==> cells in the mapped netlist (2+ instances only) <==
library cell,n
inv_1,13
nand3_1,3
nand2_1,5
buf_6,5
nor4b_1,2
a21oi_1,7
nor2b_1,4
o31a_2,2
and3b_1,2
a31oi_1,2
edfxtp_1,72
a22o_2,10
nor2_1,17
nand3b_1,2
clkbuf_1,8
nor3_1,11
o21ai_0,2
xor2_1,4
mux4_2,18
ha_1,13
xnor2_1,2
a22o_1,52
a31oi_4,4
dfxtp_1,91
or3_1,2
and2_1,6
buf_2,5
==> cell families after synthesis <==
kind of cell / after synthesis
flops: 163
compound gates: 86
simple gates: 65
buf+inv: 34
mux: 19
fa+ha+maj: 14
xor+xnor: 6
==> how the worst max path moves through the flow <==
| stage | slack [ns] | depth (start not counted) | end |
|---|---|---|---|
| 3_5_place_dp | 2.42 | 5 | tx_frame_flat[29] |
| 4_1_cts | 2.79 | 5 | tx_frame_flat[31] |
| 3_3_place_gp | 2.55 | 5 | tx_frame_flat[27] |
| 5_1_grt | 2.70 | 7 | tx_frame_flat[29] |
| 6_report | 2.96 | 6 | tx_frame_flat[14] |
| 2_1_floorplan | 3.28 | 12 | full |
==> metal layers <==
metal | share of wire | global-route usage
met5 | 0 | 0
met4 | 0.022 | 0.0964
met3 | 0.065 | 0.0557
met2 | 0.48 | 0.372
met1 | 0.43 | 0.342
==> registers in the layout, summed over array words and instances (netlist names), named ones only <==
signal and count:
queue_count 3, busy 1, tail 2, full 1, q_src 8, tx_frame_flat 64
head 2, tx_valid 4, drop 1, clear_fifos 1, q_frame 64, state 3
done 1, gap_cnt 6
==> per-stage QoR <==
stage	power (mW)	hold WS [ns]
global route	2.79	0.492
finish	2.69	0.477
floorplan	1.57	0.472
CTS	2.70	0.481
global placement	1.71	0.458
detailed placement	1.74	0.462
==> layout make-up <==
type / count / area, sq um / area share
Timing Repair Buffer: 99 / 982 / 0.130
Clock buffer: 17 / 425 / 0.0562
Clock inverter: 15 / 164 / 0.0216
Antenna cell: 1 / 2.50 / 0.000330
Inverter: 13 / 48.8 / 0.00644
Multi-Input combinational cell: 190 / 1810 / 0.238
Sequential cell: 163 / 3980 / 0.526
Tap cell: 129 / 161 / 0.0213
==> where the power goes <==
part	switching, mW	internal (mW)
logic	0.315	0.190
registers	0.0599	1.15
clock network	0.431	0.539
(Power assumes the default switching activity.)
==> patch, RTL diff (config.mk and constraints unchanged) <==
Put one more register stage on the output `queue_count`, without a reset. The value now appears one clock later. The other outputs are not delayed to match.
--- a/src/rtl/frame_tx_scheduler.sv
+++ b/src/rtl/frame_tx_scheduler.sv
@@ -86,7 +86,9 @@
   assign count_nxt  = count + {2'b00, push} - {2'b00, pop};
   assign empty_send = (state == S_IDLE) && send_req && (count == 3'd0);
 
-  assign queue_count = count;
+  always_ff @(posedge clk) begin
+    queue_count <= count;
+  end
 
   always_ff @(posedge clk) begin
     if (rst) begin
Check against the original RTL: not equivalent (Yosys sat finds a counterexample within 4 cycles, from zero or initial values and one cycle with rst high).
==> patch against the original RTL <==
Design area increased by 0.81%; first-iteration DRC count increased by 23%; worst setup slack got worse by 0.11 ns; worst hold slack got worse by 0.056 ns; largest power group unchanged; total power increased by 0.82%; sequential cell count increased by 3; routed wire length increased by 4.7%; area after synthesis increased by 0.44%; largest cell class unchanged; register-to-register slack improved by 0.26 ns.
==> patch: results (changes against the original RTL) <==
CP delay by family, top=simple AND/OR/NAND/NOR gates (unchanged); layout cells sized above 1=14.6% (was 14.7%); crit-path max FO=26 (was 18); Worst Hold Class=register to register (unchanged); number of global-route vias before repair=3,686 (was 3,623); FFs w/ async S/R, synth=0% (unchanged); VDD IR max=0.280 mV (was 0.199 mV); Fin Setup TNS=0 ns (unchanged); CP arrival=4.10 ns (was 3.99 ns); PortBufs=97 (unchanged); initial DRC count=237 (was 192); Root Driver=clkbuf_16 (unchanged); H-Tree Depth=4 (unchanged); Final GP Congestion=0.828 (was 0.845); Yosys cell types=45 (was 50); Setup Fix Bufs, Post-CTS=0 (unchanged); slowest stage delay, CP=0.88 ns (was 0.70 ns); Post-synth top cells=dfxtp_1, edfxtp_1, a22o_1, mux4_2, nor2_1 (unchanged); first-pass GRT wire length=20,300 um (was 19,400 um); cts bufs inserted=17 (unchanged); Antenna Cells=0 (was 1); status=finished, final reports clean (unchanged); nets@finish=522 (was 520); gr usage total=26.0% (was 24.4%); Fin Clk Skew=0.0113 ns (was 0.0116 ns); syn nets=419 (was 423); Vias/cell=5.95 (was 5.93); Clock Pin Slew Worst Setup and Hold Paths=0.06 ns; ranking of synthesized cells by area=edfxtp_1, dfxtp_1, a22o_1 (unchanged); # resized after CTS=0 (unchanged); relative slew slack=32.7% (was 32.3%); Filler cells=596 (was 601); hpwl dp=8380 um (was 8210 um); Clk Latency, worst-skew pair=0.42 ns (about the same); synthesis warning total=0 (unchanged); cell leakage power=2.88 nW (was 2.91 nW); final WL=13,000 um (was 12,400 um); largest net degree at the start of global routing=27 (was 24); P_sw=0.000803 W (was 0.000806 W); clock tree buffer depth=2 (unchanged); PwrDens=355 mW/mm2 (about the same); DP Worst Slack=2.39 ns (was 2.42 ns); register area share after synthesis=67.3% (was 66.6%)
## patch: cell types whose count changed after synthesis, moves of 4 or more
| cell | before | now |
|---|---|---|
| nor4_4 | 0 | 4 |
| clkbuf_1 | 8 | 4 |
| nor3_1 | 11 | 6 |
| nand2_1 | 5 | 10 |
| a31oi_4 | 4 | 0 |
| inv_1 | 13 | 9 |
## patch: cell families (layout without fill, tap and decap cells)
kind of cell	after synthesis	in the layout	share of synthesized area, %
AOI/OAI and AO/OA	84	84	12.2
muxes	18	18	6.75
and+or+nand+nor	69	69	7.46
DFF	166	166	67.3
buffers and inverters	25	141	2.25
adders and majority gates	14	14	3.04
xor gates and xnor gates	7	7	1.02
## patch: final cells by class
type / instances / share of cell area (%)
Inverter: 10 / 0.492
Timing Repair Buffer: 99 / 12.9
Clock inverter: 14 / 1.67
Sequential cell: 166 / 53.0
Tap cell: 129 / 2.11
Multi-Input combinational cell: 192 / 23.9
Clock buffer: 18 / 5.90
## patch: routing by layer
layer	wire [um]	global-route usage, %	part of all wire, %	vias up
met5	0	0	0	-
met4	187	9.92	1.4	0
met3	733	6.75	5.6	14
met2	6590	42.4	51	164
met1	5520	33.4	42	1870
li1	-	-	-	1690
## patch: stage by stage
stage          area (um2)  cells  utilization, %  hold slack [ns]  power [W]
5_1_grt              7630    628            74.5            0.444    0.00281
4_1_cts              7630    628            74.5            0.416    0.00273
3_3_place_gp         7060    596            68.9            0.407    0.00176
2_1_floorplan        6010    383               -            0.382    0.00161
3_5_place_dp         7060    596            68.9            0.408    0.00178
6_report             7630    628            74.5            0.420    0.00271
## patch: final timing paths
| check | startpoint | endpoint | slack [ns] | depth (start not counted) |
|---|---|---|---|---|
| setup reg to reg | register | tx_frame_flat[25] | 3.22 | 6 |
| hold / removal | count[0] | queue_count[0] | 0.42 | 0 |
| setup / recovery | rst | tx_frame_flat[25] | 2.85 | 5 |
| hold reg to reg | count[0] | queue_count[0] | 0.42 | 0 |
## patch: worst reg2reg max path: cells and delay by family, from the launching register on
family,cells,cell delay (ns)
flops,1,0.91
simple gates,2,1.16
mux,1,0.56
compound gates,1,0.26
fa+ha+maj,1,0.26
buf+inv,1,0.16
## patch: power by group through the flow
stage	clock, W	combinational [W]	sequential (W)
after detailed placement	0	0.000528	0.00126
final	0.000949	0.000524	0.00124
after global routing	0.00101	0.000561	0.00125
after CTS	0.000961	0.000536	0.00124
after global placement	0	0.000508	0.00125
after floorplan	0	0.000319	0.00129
**config.mk**
```make
export PLATFORM = sky130hd
export DESIGN_NAME = uart_hex_tx
export DESIGN_NICKNAME = d
export VERILOG_FILES = /design/src/rtl/uart_hex_tx.sv
export SDC_FILE = /design/constraint.sdc
export NUM_CORES = 1
export LEC_CHECK = 0
export BUFFER_PORTS_ARGS = -buffer_cell sky130_fd_sc_hd__buf_2
export CAP_MARGIN = 15
export CORE_MARGIN = 2
export CORE_UTILIZATION = 30
export DETAILED_ROUTE_END_ITERATION = 12
export PLACE_DENSITY = 0.47
export SLEW_MARGIN = 30
export SYNTH_ARGS = -nofsm -noshare
export SYNTH_HDL_FRONTEND = slang
export SYNTH_SLANG_ARGS = --single-unit
```
**constraint.sdc**
```tcl
create_clock -name i_clk -period 3.45 [get_ports i_clk]
set_clock_uncertainty 0.05 [all_clocks]
set_input_delay 0.8625 -clock i_clk [delete_from_list [all_inputs] [get_ports i_clk]]
set_output_delay 0.8625 -clock i_clk [all_outputs]
set_load 0.02 [all_outputs]
```
**src/rtl/uart_hex_tx.sv**
```systemverilog
// Prints buffered 16-bit words as ASCII hex lines ("1A2F\r\n") over a
// byte-wide transmitter handshake (data/txen/txempty).
module uart_hex_tx #(
    parameter int FIFO_AW   = 2,
    parameter int UPPERCASE = 1,
    parameter int TERM_CRLF = 1
) (
    input  logic        i_clk,
    input  logic        i_rst_n,
    input  logic [15:0] i_word,
    input  logic        i_wvalid,
    output logic        o_wready,
    input  logic        i_txempty,
    output logic [7:0]  o_data,
    output logic        o_txen,
    output logic        o_busy
);

    // state | meaning
    // IDLE  | no word in progress, waiting for the FIFO to become non-empty
    // SEND  | emitting characters of word_q, one per i_txempty strobe
    typedef enum logic {
        IDLE = 1'b0,
        SEND = 1'b1
    } state_t;

    localparam int               DEPTH    = 1 << FIFO_AW;
    localparam logic [FIFO_AW:0] FULL_CNT = (FIFO_AW + 1)'(DEPTH);
    localparam logic [2:0]       LAST_IDX = (TERM_CRLF != 0) ? 3'd5 : 3'd4;

    logic [15:0]        mem [DEPTH];
    logic [FIFO_AW-1:0] wr_ptr;
    logic [FIFO_AW-1:0] rd_ptr;
    logic [FIFO_AW:0]   count;
    logic               full;
    logic               empty;
    logic               push;
    logic               pop;

    state_t      state_q, state_d;
    logic [2:0]  idx_q, idx_d;
    logic [15:0] word_q, word_d;
    logic [7:0]  ch;

    assign full     = (count == FULL_CNT);
    assign empty    = (count == '0);
    assign o_wready = ~full;
    assign push     = i_wvalid & ~full;
    assign o_busy   = (state_q == SEND) | ~empty;

    always_ff @(posedge i_clk) begin
        if (push) begin
            mem[wr_ptr] <= i_word;
        end
    end

    always_ff @(posedge i_clk or negedge i_rst_n) begin
        if (!i_rst_n) begin
            wr_ptr <= '0;
            rd_ptr <= '0;
            count  <= '0;
        end else begin
            if (push) begin
                wr_ptr <= wr_ptr + 1'b1;
            end
            if (pop) begin
                rd_ptr <= rd_ptr + 1'b1;
            end
            case ({push, pop})
                2'b10:   count <= count + 1'b1;
                2'b01:   count <= count - 1'b1;
                default: count <= count;
            endcase
        end
    end

    function automatic logic [7:0] hex_char(input logic [3:0] nib);
        if (nib < 4'd10) begin
            return 8'h30 + {4'h0, nib};
        end
        return ((UPPERCASE != 0) ? 8'h41 : 8'h61) + {4'h0, nib - 4'd10};
    endfunction

    always_comb begin
        ch = 8'h0A;
        case (idx_q)
            3'd0:    ch = hex_char(word_q[15:12]);
            3'd1:    ch = hex_char(word_q[11:8]);
            3'd2:    ch = hex_char(word_q[7:4]);
            3'd3:    ch = hex_char(word_q[3:0]);
            3'd4:    ch = (TERM_CRLF != 0) ? 8'h0D : 8'h0A;
            default: ch = 8'h0A;
        endcase
    end

    always_ff @(posedge i_clk or negedge i_rst_n) begin
        if (!i_rst_n) begin
            state_q <= IDLE;
            idx_q   <= '0;
            word_q  <= '0;
        end else begin
            state_q <= state_d;
            idx_q   <= idx_d;
            word_q  <= word_d;
        end
    end

    always_comb begin
        state_d = state_q;
        idx_d   = idx_q;
        word_d  = word_q;
        pop     = 1'b0;
        o_txen  = 1'b0;
        o_data  = 8'h00;
        case (state_q)
            IDLE: begin
                if (!empty) begin
                    pop     = 1'b1;
                    word_d  = mem[rd_ptr];
                    idx_d   = '0;
                    state_d = SEND;
                end
            end
            SEND: begin
                o_txen = i_txempty;
                o_data = ch;
                if (i_txempty) begin
                    if (idx_q == LAST_IDX) begin
                        idx_d = '0;
                        // Chain straight into the next word so lines go out back-to-back.
                        if (!empty) begin
                            pop    = 1'b1;
                            word_d = mem[rd_ptr];
                        end else begin
                            state_d = IDLE;
                        end
                    end else begin
                        idx_d = idx_q + 3'd1;
                    end
                end
            end
            default: state_d = IDLE;
        endcase
    end

endmodule

```
==> metrics.json <==
{
  "cts": {
    "clk_pin_slew_ns": 0.06,
    "post_cts_resize_count": 0,
    "tritoncts_num_sinks": 91,
    "cts-hold-fix-buffers": 0,
    "numCtsBuffers": 9,
    "root_buffer": "sky130_fd_sc_hd__clkbuf_16",
    "cts_tree": "built",
    "max-clock-path-buffers": 2,
    "ctsHtreeMaxLevel": 3,
    "cts.repair_timing.setup_buffer_count": 0,
    "clock_insertion_delay_worst_skew_ns": 0.33
  },
  "cells_and_area": {
    "final_cell_area_mm2": 0.00495,
    "num-fill-cells": 1385,
    "final_nets": 374,
    "final_layout_size_suffix_gt1_share_pct": 22.6,
    "antenna_cells": 0,
    "final_cells": 520,
    "synthToLayoutAreaGrowth_pct": 14.1,
    "utilization_pct": 35.4
  },
  "worst_setup_path": {
    "worstPathRequired_ns": 2.54,
    "worstPathMaxFanout": 18,
    "cp-start-kind": "flip-flop",
    "crit_family": "flip-flops",
    "cp_num_cells": 7,
    "cpPeakStageDelay_ns": 0.67,
    "cp_cell_sequence": "and2_1 > ha_1 > inv_1 > a211oi_1 > a21oi_1 > a31oi_1 > buf_2",
    "worst-path-buf-inv": 2,
    "reg2reg_depth": 8,
    "critPathCaptureType": "primary output",
    "cp.arrival_ns": 2.31,
    "cp_slowest_cell": "sky130_fd_sc_hd__dfrtp_1",
    "critical_path_class": "flip-flop to primary output"
  },
  "sta": {
    "layout_worst_path_cycle_share_pct": 93.4,
    "setup_total_negative_slack_ns": 0,
    "finalWorstSetupSlack_ns": 0.228,
    "rsz0062_at_grt": "false",
    "slew_violations": 0,
    "timing_hold_violations_final": 0,
    "transition_at_the_pin_with_the_smallest_max_transition_slack_ns": 0.836,
    "fmax_mhz": 310,
    "max_slew_margin_pct": 44.3,
    "setup_viol": 0,
    "final.min_clock_period_ns": 3.22
  },
  "placed_design": {
    "place.port_buffers": 29,
    "routabilityCongestion": 0.838,
    "dp.final_hpwl_um": 6050,
    "dp.cells": 504,
    "post_dp_cell_area_mm2": 0.00465,
    "place_worst_setup_slack_ns": 0.565
  },
  "floorplan": {
    "core_region_area_mm2": 0.0140,
    "i_o_pin_count": 31,
    "initial_core_util_pct": 31.0,
    "rows": 43,
    "dieHeight_um": 124,
    "design.die.area_mm2": 0.0154,
    "floorplan.die.width_um": 124
  },
  "global_routing": {
    "grt_pass1_vias": 2610,
    "grt_first_pass_wirelength_um": 14300,
    "overflow": 0,
    "groute.usage.overall_pct": 12.6,
    "grt_start_max_net_pins": 28,
    "grt_antenna_before_repair": 0
  },
  "yosys": {
    "postSynthNetCount": 341,
    "number_of_enable_flip_flop_cells_after_synthesis": 64,
    "yosys_warnings": 0,
    "synth_area_mm2": 0.00433,
    "synth_async_sr_flop_share_pct": 29.7,
    "synth-seq-area-share_pct": 59.9,
    "ys_seq_elements": 91,
    "synth_area_per_cell_um2": 14.4,
    "yosys_most_used_dff": "sky130_fd_sc_hd__edfxtp_1",
    "post_synth_num_cell_types": 51,
    "syn_inst": 302
  },
  "pwr": {
    "max-vdd-ir-drop_uv": 269,
    "power.static_leakage_uw": 0.00184,
    "cellPowerDensity_mw_per_mm2": 901
  },
  "worst_hold_path": {
    "hold_class": "flip-flop to flip-flop",
    "hold_path_depth": 1
  },
  "route": {
    "detailed_route_via_count": 2511,
    "drt_wl_total_um": 8670,
    "drt.antenna.violating_nets": 0,
    "drtPass1Iterations": 4,
    "drt_first_iter_violations": 125,
    "detail_routed_via_count_per_cell": 4.83,
    "drc_errors": 0,
    "route.detailed.wl_per_inst_um": 16.7
  },
  "outcome": {
    "run_status": "completed"
  },
  "run": {
    "max_cap_violations": 0
  }
}
-- registers in the layout, indices dropped and copies added (netlist names) --
register	flops
word_q	16
mem	64
wr_ptr	2
rd_ptr	2
idx_q	3
count	3
state_q	1
-- where the power goes --
part	switching (uW)	internal [uW]	total, uW
Clock	383	549	932
Sequential	325	1490	1810
Combinational	904	804	1710
-- through the flow --
| step | hold WS [ns] | total power, uW |
|---|---|---|
| 6_report | 0.475 | 4450 |
| 5_1_grt | 0.500 | 4780 |
| 4_1_cts | 0.482 | 4540 |
| 3_5_place_dp | 0.472 | 3570 |
| 2_1_floorplan | 0.435 | 3090 |
| 3_3_place_gp | 0.469 | 3590 |
-- worst paths after layout --
path	from	to	slack, ns
max	idx_q[0]	o_data[2]	0.23
min	count[2]	count[2]	0.48
max reg2reg	idx_q[0]	count[2]	1.05
min reg2reg	count[2]	count[2]	0.48
max in group asynchronous	i_rst_n	word_q[11]	2.42
min in group asynchronous	i_rst_n	wr_ptr[0]	0.50
-- synthesized netlist by cell type (4+ instances only) --
cell type,number,share of area (%)
sky130_fd_sc_hd__dfrtp_1,27,16
sky130_fd_sc_hd__nand2_1,22,1.9
sky130_fd_sc_hd__and2_1,4,0.58
sky130_fd_sc_hd__edfxtp_1,64,44
sky130_fd_sc_hd__and3_1,7,1.0
sky130_fd_sc_hd__xnor2_1,13,2.6
sky130_fd_sc_hd__mux4_2,16,8.3
sky130_fd_sc_hd__a211oi_1,4,0.69
sky130_fd_sc_hd__xor2_1,5,1.0
sky130_fd_sc_hd__buf_6,4,1.0
sky130_fd_sc_hd__a21oi_1,10,1.2
sky130_fd_sc_hd__nor2_1,5,0.43
sky130_fd_sc_hd__o21ai_0,19,2.2
sky130_fd_sc_hd__inv_1,19,1.6
sky130_fd_sc_hd__mux2_2,8,2.1
sky130_fd_sc_hd__a31oi_1,4,0.58
sky130_fd_sc_hd__ha_1,18,5.2
-- kinds of logic (layout without fill, tap and decap cells) --
logic type | after synthesis | in the layout | synth area share [%]
flip-flops | 91 | 91 | 59.9
AO/OA/AOI/OAI | 58 | 58 | 8.78
AND/OR/NAND/NOR | 57 | 57 | 7.07
buffers and inverters | 32 | 70 | 3.84
multiplexers | 24 | 24 | 10.4
adder cells (fa/ha/maj) | 20 | 20 | 5.89
XOR/XNOR | 19 | 19 | 4.01
other | 1 | 1 | 0.0865
-- area by class of cell --
cell class              instances  area [um^2]  share of cell area [%]
flip-flops and latches         91         2600                    52.5
multi-input cells             179         1570                    31.7
clock buffers                  12          268                    5.41
inverters                      19         71.3                    1.44
repair buffers                 35          190                    3.85
clock inverters                 4         23.8                   0.481
well taps                     180          225                    4.55
-- layout by cell type (no fill, tap or decap), drive strengths merged, types with 5 or more instances in the layout --
cell type,count
xnor2,13
mux4,16
dfrtp,27
edfxtp,64
clkbuf,12
a21oi,11
inv,19
nor2,5
nand2,22
mux2,8
o21ai,19
and3,7
ha,18
xor2,6
buf,35
-- routing by layer --
layer,share of wire [%],vias to the layer above,GRT usage (%)
li1,-,1204,-
met1,49,1263,17.4
met2,45,35,19.1
met3,3.7,9,3.07
met4,1.4,0,4.85
met5,0,-,0
Note: power is estimated with default switching activity, not from simulation.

========

Problem to solve
Throughout the material above, find every line holding "placement" and copy it.

Solution to the exercise
global placement	1.71	0.458
detailed placement	1.74	0.462
after detailed placement	0	0.000528	0.00126
after global placement	0	0.000508	0.00125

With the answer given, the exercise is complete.